▼▼▼

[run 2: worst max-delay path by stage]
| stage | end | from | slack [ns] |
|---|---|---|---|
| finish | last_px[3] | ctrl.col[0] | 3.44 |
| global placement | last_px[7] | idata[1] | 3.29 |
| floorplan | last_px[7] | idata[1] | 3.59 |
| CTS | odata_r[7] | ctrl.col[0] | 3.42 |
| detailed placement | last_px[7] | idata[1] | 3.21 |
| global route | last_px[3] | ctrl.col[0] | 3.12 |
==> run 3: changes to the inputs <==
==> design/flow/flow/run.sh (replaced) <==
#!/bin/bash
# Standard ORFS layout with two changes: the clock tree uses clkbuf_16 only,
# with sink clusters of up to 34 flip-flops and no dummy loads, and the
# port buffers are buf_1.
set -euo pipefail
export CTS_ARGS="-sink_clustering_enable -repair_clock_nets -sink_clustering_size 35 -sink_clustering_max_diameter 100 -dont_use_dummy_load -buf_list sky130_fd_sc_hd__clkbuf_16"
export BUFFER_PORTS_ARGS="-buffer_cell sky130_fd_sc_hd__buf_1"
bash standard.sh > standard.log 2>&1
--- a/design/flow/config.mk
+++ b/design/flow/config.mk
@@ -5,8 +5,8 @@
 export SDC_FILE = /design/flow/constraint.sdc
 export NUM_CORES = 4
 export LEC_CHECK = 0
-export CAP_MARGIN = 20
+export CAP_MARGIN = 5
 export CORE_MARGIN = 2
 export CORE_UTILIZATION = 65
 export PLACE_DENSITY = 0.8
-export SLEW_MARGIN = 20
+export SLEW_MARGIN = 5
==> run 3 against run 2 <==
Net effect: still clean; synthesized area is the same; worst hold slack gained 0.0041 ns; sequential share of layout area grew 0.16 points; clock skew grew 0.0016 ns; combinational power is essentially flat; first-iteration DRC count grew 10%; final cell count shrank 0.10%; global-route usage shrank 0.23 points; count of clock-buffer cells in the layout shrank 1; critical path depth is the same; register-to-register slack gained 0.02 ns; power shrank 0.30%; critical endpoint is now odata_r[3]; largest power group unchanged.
What follows belongs to an exercise in optimizing a design on an open flow for small area; a production flow would make more cautious choices.
Function was checked by simulation only, so behaviour that the tests miss may differ from the original.

==> job 6980 <==
Design pe_unit, start of the top module:
module pe_unit (
    input   logic           clk,
    input   logic           rst,
    input   logic           valid_i,
    input   logic [3:0]     ctrl_i,
    input   logic           mode_i,
    input   poly_arith_pkg::coeff_t         op_a0_i,
    input   poly_arith_pkg::coeff_t         op_a1_i,
    input   poly_arith_pkg::coeff_t         op_a2_i,
    input   poly_arith_pkg::coeff_t         op_a3_i,
    input   poly_arith_pkg::coeff_t         op_b0_i,
    input   poly_arith_pkg::coeff_t         op_b1_i,
    input   poly_arith_pkg::coeff_t         op_b2_i,
    input   poly_arith_pkg::coeff_t         op_b3_i,
    output  poly_arith_pkg::coeff_t         z0_o,
    output  poly_arith_pkg::coeff_t         z1_o,
    output  poly_arith_pkg::coeff_t         z2_o,
    output  poly_arith_pkg::coeff_t         z3_o,
    output  logic           valid_o
);
==> flow/config.mk <==
export PLATFORM = sky130hd
export DESIGN_NAME = pe_unit
export DESIGN_NICKNAME = pe_unit
export VERILOG_FILES = /design/flow/design.v
export SDC_FILE = /design/flow/constraint.sdc
export NUM_CORES = 4
export LEC_CHECK = 0
export ABC_AREA = 1
export CAP_MARGIN = 20
export CORE_MARGIN = 2
export CORE_UTILIZATION = 60
export CTS_BUF_LIST = sky130_fd_sc_hd__clkbuf_4
export PLACE_DENSITY = 0.75
export SLEW_MARGIN = 20
==> flow/constraint.sdc <==
create_clock -name core_clock -period 9.5 [get_ports {clk}]
set_input_delay 1.9000 -clock core_clock [delete_from_list [all_inputs] [get_ports {clk}]]
set_output_delay 1.9000 -clock core_clock [all_outputs]
set_load 0.01 [all_outputs]
standard.sh (not shown) runs the stock make flow with config.mk's settings and CLKGATE_MAP_FILE= SYNTH_SCRIPT=/design/flow/synth_recipe.tcl, a recipe that flattens the netlist after the stock synthesis.
==> flow/flow/run.sh <==
#!/bin/bash
set -euo pipefail
R=orfs/results/${FLOW_PLATFORM}/pe_unit/base
bash standard.sh synth > synth.log 2>&1
cp "$R/1_2_yosys.v" "$R/1_2_yosys.orig.v"
python3 flow/fixinv.py "$R/1_2_yosys.orig.v" "$R/1_2_yosys.v" > fixinv.log 2>&1
rm -f "$R/1_synth.odb" "$R/1_synth.sdc"
bash standard.sh finish "BUFFER_PORTS_ARGS=-buffer_cell sky130_fd_sc_hd__buf_1" \
  "CTS_ARGS=-sink_clustering_enable -repair_clock_nets -buf_list {sky130_fd_sc_hd__clkbuf_4} -dont_use_dummy_load" \
  > finish.log 2>&1
Other scripts of this flow, unchanged in this note and not shown: flow/flow/fixinv.py
==> job 6098: changes against job 6980 <==
--- a/flow/design.v
+++ b/flow/design.v
@@ -49,22 +49,10 @@
     end
     logic sel;
     assign sel = is_sub_i ? t[12] : ~u[12];
     assign result_o = sel ? u[11:0] : t[11:0];
 endmodule
-module mod_uni_add_sub (
-    input  logic [11:0] op1_i,
-    input  logic [11:0] op2_i,
-    input  logic        is_sub_i,
-    output logic [11:0] result_o
-);
-    logic [12:0] op2, sum, red;
-    assign op2 = is_sub_i ? (13'd3329 - 13'(op2_i)) : 13'(op2_i);
-    assign sum = 13'(op1_i) + op2;
-    assign red = sum - 13'd3329;
-    assign result_o = red[12] ? sum[11:0] : red[11:0];
-endmodule
 module mod_div_by_2 (
     input  logic [11:0] op_i,
     output logic [11:0] op_o
 );
     localparam logic [11:0] H = 12'd1665;
@@ -663,12 +651,12 @@
     assign as_b[6]   = r[3];
     assign as_sub[6] = 1'b0;
     assign as_a[7]   = r_intt ? r[3] : d6[2];
     assign as_b[7]   = r_intt ? d3[1] : r[3];
     assign as_sub[7] = 1'b1;
-    for (genvar k = 0; k < 4; k++) begin : g_as_fast
-        mod_uni_add_sub u_as (.op1_i(as_a[k]), .op2_i(as_b[k]), .is_sub_i(as_sub[k]), .result_o(as_r[k]));
+    for (genvar k = 0; k < 4; k++) begin : g_as_lo
+        mod_add_sub_rc u_as (.op1_i(as_a[k]), .op2_i(as_b[k]), .is_sub_i(as_sub[k]), .result_o(as_r[k]));
     end
     for (genvar k = 4; k < 8; k++) begin : g_as_rc
         mod_add_sub_rc u_as (.op1_i(as_a[k]), .op2_i(as_b[k]), .is_sub_i(as_sub[k]), .result_o(as_r[k]));
     end
     logic [11:0] h_in, h_q, h_z0, h_z2;
==> flow/config.mk (replaced) <==
export PLATFORM = sky130hd
export DESIGN_NAME = pe_unit
export DESIGN_NICKNAME = pe_unit
export VERILOG_FILES = /design/flow/design.v
export SDC_FILE = /design/flow/constraint.sdc
export NUM_CORES = 4
export LEC_CHECK = 0
export CAP_MARGIN = 20
export CORE_MARGIN = 2
export CORE_UTILIZATION = 60
export CTS_BUF_LIST = sky130_fd_sc_hd__clkbuf_4
export PLACE_DENSITY = 0.75
export SLEW_MARGIN = 20
==> job 5795: changes against job 6980 <==
--- a/flow/design.v
+++ b/flow/design.v
@@ -65,35 +65,22 @@
 endmodule
 module mod_div_by_2 (
     input  logic [11:0] op_i,
     output logic [11:0] op_o
 );
-    localparam logic [11:0] H = 12'd1665;
-    logic [11:0] x, k;
-    logic [12:0] c;
-    assign x = {1'b0, op_i[11:1]};
-    assign k = H & {12{op_i[0]}};
-    assign c[0] = 1'b0;
-    for (genvar i = 0; i < 12; i++) begin : g_r
-        assign op_o[i] = x[i] ^ k[i] ^ c[i];
-        assign c[i+1] = (x[i] & k[i]) | (c[i] & (x[i] ^ k[i]));
-    end
+    assign op_o = {1'b0, op_i[11:1]} + (op_i[0] ? 12'd1665 : 12'd0);
 endmodule
 module mm_mul (
     input  logic [11:0] a_i,
     input  logic [11:0] b_i,
-    output logic [12:0] x_o,
-    output logic [12:0] y_o
+    output logic [23:0] p_o
 );
-    logic [23:0] p;
-    mul12 u_mul (.a(a_i), .b(b_i), .p(p));
-    mm_red_a u_red_a (.p_i(p), .x_o(x_o), .y_o(y_o));
+    mul12 u_mul (.a(a_i), .b(b_i), .p(p_o));
 endmodule
-module mm_red_a (
+module mm_red (
     input  logic [23:0] p_i,
-    output logic [12:0] x_o,
-    output logic [12:0] y_o
+    output logic [11:0] r_o
 );
     logic [3:0] l1_s;
     logic [11:0] l1;
     assign l1_s = p_i[15:12];
     assign l1[0] = (l1_s == 4'd1) | (l1_s == 4'd3) | (l1_s == 4'd6) | (l1_s == 4'd8) | (l1_s == 4'd9) | (l1_s == 4'd11) | (l1_s == 4'd13) | (l1_s == 4'd14);
@@ -139,24 +126,17 @@
     assign l3[10] = (l3_s == 4'd1) | (l3_s == 4'd2) | (l3_s == 4'd3) | (l3_s == 4'd4);
     assign l3[11] = (l3_s == 4'd1) | (l3_s == 4'd2) | (l3_s == 4'd3) | (l3_s == 4'd4) | (l3_s == 4'd5) | (l3_s == 4'd6) | (l3_s == 4'd7) | (l3_s == 4'd8) | (l3_s == 4'd9) | (l3_s == 4'd10);
     logic [11:0] x1, y1;
     assign x1 = l1 ^ l2 ^ l3;
     assign y1 = (l1 & l2) | (l1 & l3) | (l2 & l3);
-    logic [12:0] e0, e1, e2;
-    assign e0 = {1'b0, x1};
+    logic [12:0] x2, y2, e1, e2;
     assign e1 = {y1, 1'b0};
     assign e2 = {1'b0, p_i[11:0]};
-    assign x_o = e0 ^ e1 ^ e2;
-    assign y_o = (e0 & e1) | (e0 & e2) | (e1 & e2);
-endmodule
-module mm_red_b (
-    input  logic [12:0] x_i,
-    input  logic [12:0] y_i,
-    output logic [11:0] r_o
-);
+    assign x2 = {1'b0, x1} ^ e1 ^ e2;
+    assign y2 = ({1'b0, x1} & e1) | ({1'b0, x1} & e2) | (e1 & e2);
     logic [13:0] s;
-    assign s = 14'(x_i) + {y_i, 1'b0};
+    assign s = 14'(x2) + {y2, 1'b0};
     logic [12:0] k0, k1, f0, f1;
     always_comb begin
         case (s[13:12])
             2'd0: begin k0 = 13'd0; k1 = 13'd4863; end
             2'd1: begin k0 = 13'd767; k1 = 13'd5630; end
@@ -620,40 +600,40 @@
     logic [4:0][11:0] d4;
     logic [2:0][11:0] d5;
     logic [2:0][11:0] d6;
     logic [3:0][11:0] d7;
     logic [3:0][11:0] z;
-    logic [3:0][12:0] px, py;  
+    logic [3:0][23:0] p;      
     logic [3:0][11:0] r;      
     logic [3:0][11:0] ma, mb;
-    logic [3:0][12:0] mx, my;
+    logic [3:0][23:0] mp;
     logic [3:0][11:0] mr;
     assign ma[0] = r_intt4 ? d2[1] : b1[2];
     assign mb[0] = r_intt4 ? d2[3] : b1[4];
     assign ma[1] = r_intt4 ? d4[1] : b1[1];
     assign mb[1] = r_intt4 ? d4[3] : b1[5];
     assign ma[2] = r_intt4 ? d4[2] : b1[3];
     assign mb[2] = r_intt4 ? d4[4] : b1[6];
-    assign ma[3] = ({12{r_ntt | r_cwm}} & d4[3]) | ({12{r_comp}} & b1[0]) | ({12{r_intt}} & b1[2]);
+    assign ma[3] = (r_ntt | r_cwm) ? d4[3] : r_comp ? b1[0] : b1[2];
     assign mb[3] = (r_ntt | r_cwm) ? d4[4] : b1[7];
     for (genvar k = 0; k < 4; k++) begin : g_mm
-        mm_mul  u_mul (.a_i(ma[k]), .b_i(mb[k]), .x_o(mx[k]), .y_o(my[k]));
-        mm_red_b u_red (.x_i(px[k]), .y_i(py[k]), .r_o(mr[k]));
+        mm_mul u_mul (.a_i(ma[k]), .b_i(mb[k]), .p_o(mp[k]));
+        mm_red u_red (.p_i(p[k]), .r_o(mr[k]));
     end
     logic [7:0][11:0] as_a, as_b, as_r;
     logic [7:0]       as_sub;
     assign as_a[0]   = m_ntt ? d3[0] : op_a0_i;
-    assign as_b[0]   = ({12{m_ntt}} & r[0]) | ({12{m_as}} & op_b0_i) | ({12{m_intt | m_cwm}} & op_a1_i);
+    assign as_b[0]   = m_ntt ? r[0] : m_as ? op_b0_i : op_a1_i;
     assign as_sub[0] = m_as & mode_i;
-    assign as_a[1]   = ({12{m_ntt}} & d3[0]) | ({12{m_as}} & op_a1_i) | ({12{m_intt | m_cwm}} & op_a0_i);
-    assign as_b[1]   = ({12{m_ntt}} & r[0]) | ({12{m_as}} & op_b1_i) | ({12{m_intt | m_cwm}} & op_a1_i);
+    assign as_a[1]   = m_ntt ? d3[0] : m_as ? op_a1_i : op_a0_i;
+    assign as_b[1]   = m_ntt ? r[0] : m_as ? op_b1_i : op_a1_i;
     assign as_sub[1] = m_as ? mode_i : ~m_cwm;
     assign as_a[2]   = (m_ntt | m_cwm) ? r[1] : op_a2_i;
-    assign as_b[2]   = ({12{m_ntt | m_cwm}} & r[2]) | ({12{m_as}} & op_b2_i) | ({12{m_intt}} & op_a3_i);
+    assign as_b[2]   = (m_ntt | m_cwm) ? r[2] : m_as ? op_b2_i : op_a3_i;
     assign as_sub[2] = m_as & mode_i;
-    assign as_a[3]   = ({12{m_ntt}} & r[1]) | ({12{m_as}} & op_a3_i) | ({12{m_intt | m_cwm}} & op_a2_i);
-    assign as_b[3]   = ({12{m_ntt}} & r[2]) | ({12{m_as}} & op_b3_i) | ({12{m_intt | m_cwm}} & op_a3_i);
+    assign as_a[3]   = m_ntt ? r[1] : m_as ? op_a3_i : op_a2_i;
+    assign as_b[3]   = m_ntt ? r[2] : m_as ? op_b3_i : op_a3_i;
     assign as_sub[3] = m_as ? mode_i : ~m_cwm;
     assign as_a[4]   = r_intt ? b1[0] : d4[0];
     assign as_b[4]   = r_intt ? b1[1] : d4[2];
     assign as_sub[4] = 1'b0;
     assign as_a[5]   = as_a[4];
@@ -676,19 +656,18 @@
     assign h_in = r_intt4 ? h_q : d2[0];
     mod_div_by_2 u_div_z0 (.op_i(h_in), .op_o(h_z0));
     mod_div_by_2 u_div_z2 (.op_i(r[0]), .op_o(h_z2));
     always_ff @(posedge clk) begin
         b1[0] <= m_intt ? as_r[0] : op_a0_i;
-        b1[1] <= ({12{m_intt}} & as_r[2]) | ({12{m_cwm}} & op_a0_i) | ({12{m_ntt | m_comp}} & op_a1_i);
+        b1[1] <= m_intt ? as_r[2] : m_cwm ? op_a0_i : op_a1_i;
         b1[2] <= (m_intt | m_cwm) ? as_r[1] : op_a2_i;
-        b1[3] <= ({12{m_intt}} & as_r[3]) | ({12{m_cwm}} & op_a1_i) | ({12{m_ntt | m_comp}} & op_a3_i);
-        b1[4] <= ({12{m_cwm}} & as_r[3]) | ({12{m_comp}} & op_b2_i) | ({12{m_ntt | m_intt}} & op_b0_i);
+        b1[3] <= m_intt ? as_r[3] : m_cwm ? op_a1_i : op_a3_i;
+        b1[4] <= m_cwm ? as_r[3] : m_comp ? op_b2_i : op_b0_i;
         b1[5] <= m_cwm ? op_a2_i : op_b1_i;
-        b1[6] <= ({12{m_cwm}} & op_a3_i) | ({12{m_comp}} & op_b3_i) | ({12{m_ntt | m_intt}} & op_b2_i);
+        b1[6] <= m_cwm ? op_a3_i : m_comp ? op_b3_i : op_b2_i;
         b1[7] <= (m_comp | m_cwm) ? op_b0_i : op_b3_i;
-        px <= mx;
-        py <= my;
+        p <= mp;
         r <= mr;
         d2[0] <= r_intt4 ? as_r[4] : b1[0];
         d2[1] <= r_intt4 ? as_r[5] : b1[7];
         d2[2] <= b1[3];
         d2[3] <= b1[4];
@@ -696,30 +675,35 @@
         d2[5] <= b1[6];
         d3[0] <= r_intt ? h_z0 : d2[0];
         d3[1] <= r_intt4 ? d2[2] : d2[1];
         d3[2] <= d2[4];
         d3[3] <= d2[5];
-        d4[0] <= ({12{r_ntt}} & as_r[0]) | ({12{r_cwm}} & r[0]) | ({12{r_intt}} & d3[0]);
-        d4[1] <= ({12{r_ntt}} & as_r[1]) | ({12{r_cwm}} & r[1]) | ({12{r_intt}} & as_r[6]);
+        d4[0] <= r_ntt ? as_r[0] : r_cwm ? r[0] : d3[0];
+        d4[1] <= r_ntt ? as_r[1] : r_cwm ? r[1] : as_r[6];
         d4[2] <= r_intt ? as_r[7] : as_r[2];
-        d4[3] <= ({12{r_ntt}} & as_r[3]) | ({12{r_cwm}} & r[2]) | ({12{r_intt}} & d3[2]);
+        d4[3] <= r_ntt ? as_r[3] : r_cwm ? r[2] : d3[2];
         d4[4] <= r_intt ? d3[3] : d3[1];
         d5[0] <= r_intt ? d4[0] : as_r[4];
         d5[1] <= r_intt ? h_z2 : as_r[5];
         d5[2] <= d4[1];
         d6 <= d5;
         d7[0] <= d6[0];
-        d7[1] <= ({12{r_intt}} & r[1]) | ({12{r_cwm}} & as_r[6]) | ({12{r_ntt}} & d6[1]);
+        d7[1] <= r_intt ? r[1] : r_cwm ? as_r[6] : d6[1];
         d7[2] <= r_ntt ? as_r[6] : d6[1];
         d7[3] <= r_intt ? r[2] : as_r[7];
-        if (m_as | (r_ntt & r_lat4)) begin
+        if (m_as) begin
             z <= as_r[3:0];
+        end else if (r_comp) begin
+            z[0] <= mr[3]; z[1] <= mr[1]; z[2] <= mr[0]; z[3] <= mr[2];
+        end else if (r_lat4) begin
+            if (r_ntt) begin
+                z <= as_r[3:0];
+            end else begin
+                z[0] <= d3[0]; z[1] <= r[0]; z[2] <= r[1]; z[3] <= r[2];
+            end
         end else begin
-            z[0] <= ({12{r_comp}} & mr[3]) | ({12{r_intt & r_lat4}} & d3[0]) | ({12{~r_comp & ~r_lat4}} & d7[0]);
-            z[1] <= ({12{r_comp}} & mr[1]) | ({12{r_intt & r_lat4}} & r[0]) | ({12{~r_comp & ~r_lat4}} & d7[1]);
-            z[2] <= ({12{r_comp}} & mr[0]) | ({12{r_intt & r_lat4}} & r[1]) | ({12{~r_comp & ~r_lat4}} & d7[2]);
-            z[3] <= ({12{r_comp}} & mr[2]) | ({12{r_intt & r_lat4}} & r[2]) | ({12{~r_comp & ~r_lat4}} & d7[3]);
+            z <= d7;
         end
     end
     assign z0_o = z[0];
     assign z1_o = z[1];
     assign z2_o = z[2];
==> flow/flow/run.sh (replaced) <==
#!/bin/bash
# Standard layout, with one netlist clean-up between synthesis and floorplan:
# flow/fixinv.py removes the inverters that synthesis leaves between full-adder
# cells (a full adder is self-dual, so a cell can take complemented inputs and
# give complemented outputs). Registers, ports and all other cells are kept.
# The port buffers that placement inserts are buf_1 cells (the standard flow
# picks a larger cell for them); each port still gets its own buffer.
set -euo pipefail
R=orfs/results/${FLOW_PLATFORM}/pe_unit/base
bash standard.sh synth > synth.log 2>&1
cp "$R/1_2_yosys.v" "$R/1_2_yosys.orig.v"
python3 flow/fixinv.py "$R/1_2_yosys.orig.v" "$R/1_2_yosys.v" > fixinv.log 2>&1
rm -f "$R/1_synth.odb" "$R/1_synth.sdc"
bash standard.sh finish "BUFFER_PORTS_ARGS=-buffer_cell sky130_fd_sc_hd__buf_1" > finish.log 2>&1
==> flow/config.mk (replaced) <==
export PLATFORM = sky130hd
export DESIGN_NAME = pe_unit
export DESIGN_NICKNAME = pe_unit
export VERILOG_FILES = /design/flow/design.v
export SDC_FILE = /design/flow/constraint.sdc
export NUM_CORES = 4
export LEC_CHECK = 0
export CAP_MARGIN = 20
export CORE_MARGIN = 2
export CORE_UTILIZATION = 45
export CTS_BUF_LIST = sky130_fd_sc_hd__clkbuf_4 sky130_fd_sc_hd__clkbuf_8
export PLACE_DENSITY = 0.65
export SLEW_MARGIN = 20
==> qor summary <==
item                                                                     job 6980        job 6098        job 5795
Status                                                             finished clean  finished clean  finished clean
Relative slew slack                                                         10.0%           14.7%           24.0%
Met2 layer usage reported by global route                                   61.3%           61.9%           46.9%
Reg2Reg Setup Slack                                                       0.90 ns         0.77 ns         0.35 ns
Total Die Area                                                         0.0927 mm2      0.0885 mm2       0.120 mm2
Highest fanout seen on the critical path                                       54              27              12
Multi-input logic portion of the cell area                                  65.2%           66.1%           65.1%
Buf+Inv Stages, Crit Path                                                       1               4               8
NonClk Buf Share                                                            2.28%           4.02%           4.71%
Sequential share of cell area                                               21.2%           21.9%           20.4%
Number of antenna violations at the first check in global routing              20              14              16
Taps Inserted                                                                1176            1144            1524
Count of vias placed by the detailed router                                 49170           41966           44301
Via/cell ratio                                                               5.83            6.19            5.85
Peak per-stage delay on the critical path                                 0.69 ns         0.81 ns         0.56 ns
Count of plain and timing-repair buffers in the layout                        248             369             442

[static timing again, ports no longer ideal]
The flow's constraints put no driver on any port. The routed layouts listed below were extracted and timed again, unchanged, in two steps.
Step 1 (the two cells are an assumption about what drives the block):
set clk [get_ports {clk}]
set_driving_cell -lib_cell sky130_fd_sc_hd__clkbuf_16 $clk
set_driving_cell -lib_cell sky130_fd_sc_hd__buf_2 [delete_from_list [all_inputs] $clk]
Step 2 adds t to the input delays and takes it off the output delays; t is the mean of the earliest and latest rising clock arrival at the registers after step 1. Input paths then give back, and output paths get back, about the clock's delay inside the block.
Three values: no drivers, after step 1, after step 2; two values: the first two.
run	t (ns)	setup WS [ns]	worst setup path after step 2	pins driven straight from the clock port
job 6980	1.081	0.901 / 0.901 / 0.901	register to register	1
job 6098	1.103	0.769 / 0.769 / -0.150	input to register	1
job 5795	0.865	0.348 / 0.348 / 0.348	register to register	1
With both steps, setup timing fails in job 6098, where it was met with ideal ports. The setup slack of job 6098, which loses most, moves by 0.000 ns with the drivers and by -0.919 ns with both steps.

▲▲▲

With "genvar" as the search string, filter the records and return each line that has it.

-    for (genvar k = 0; k < 4; k++) begin : g_as_fast
+    for (genvar k = 0; k < 4; k++) begin : g_as_lo
     for (genvar k = 4; k < 8; k++) begin : g_as_rc
-    for (genvar i = 0; i < 12; i++) begin : g_r
     for (genvar k = 0; k < 4; k++) begin : g_mm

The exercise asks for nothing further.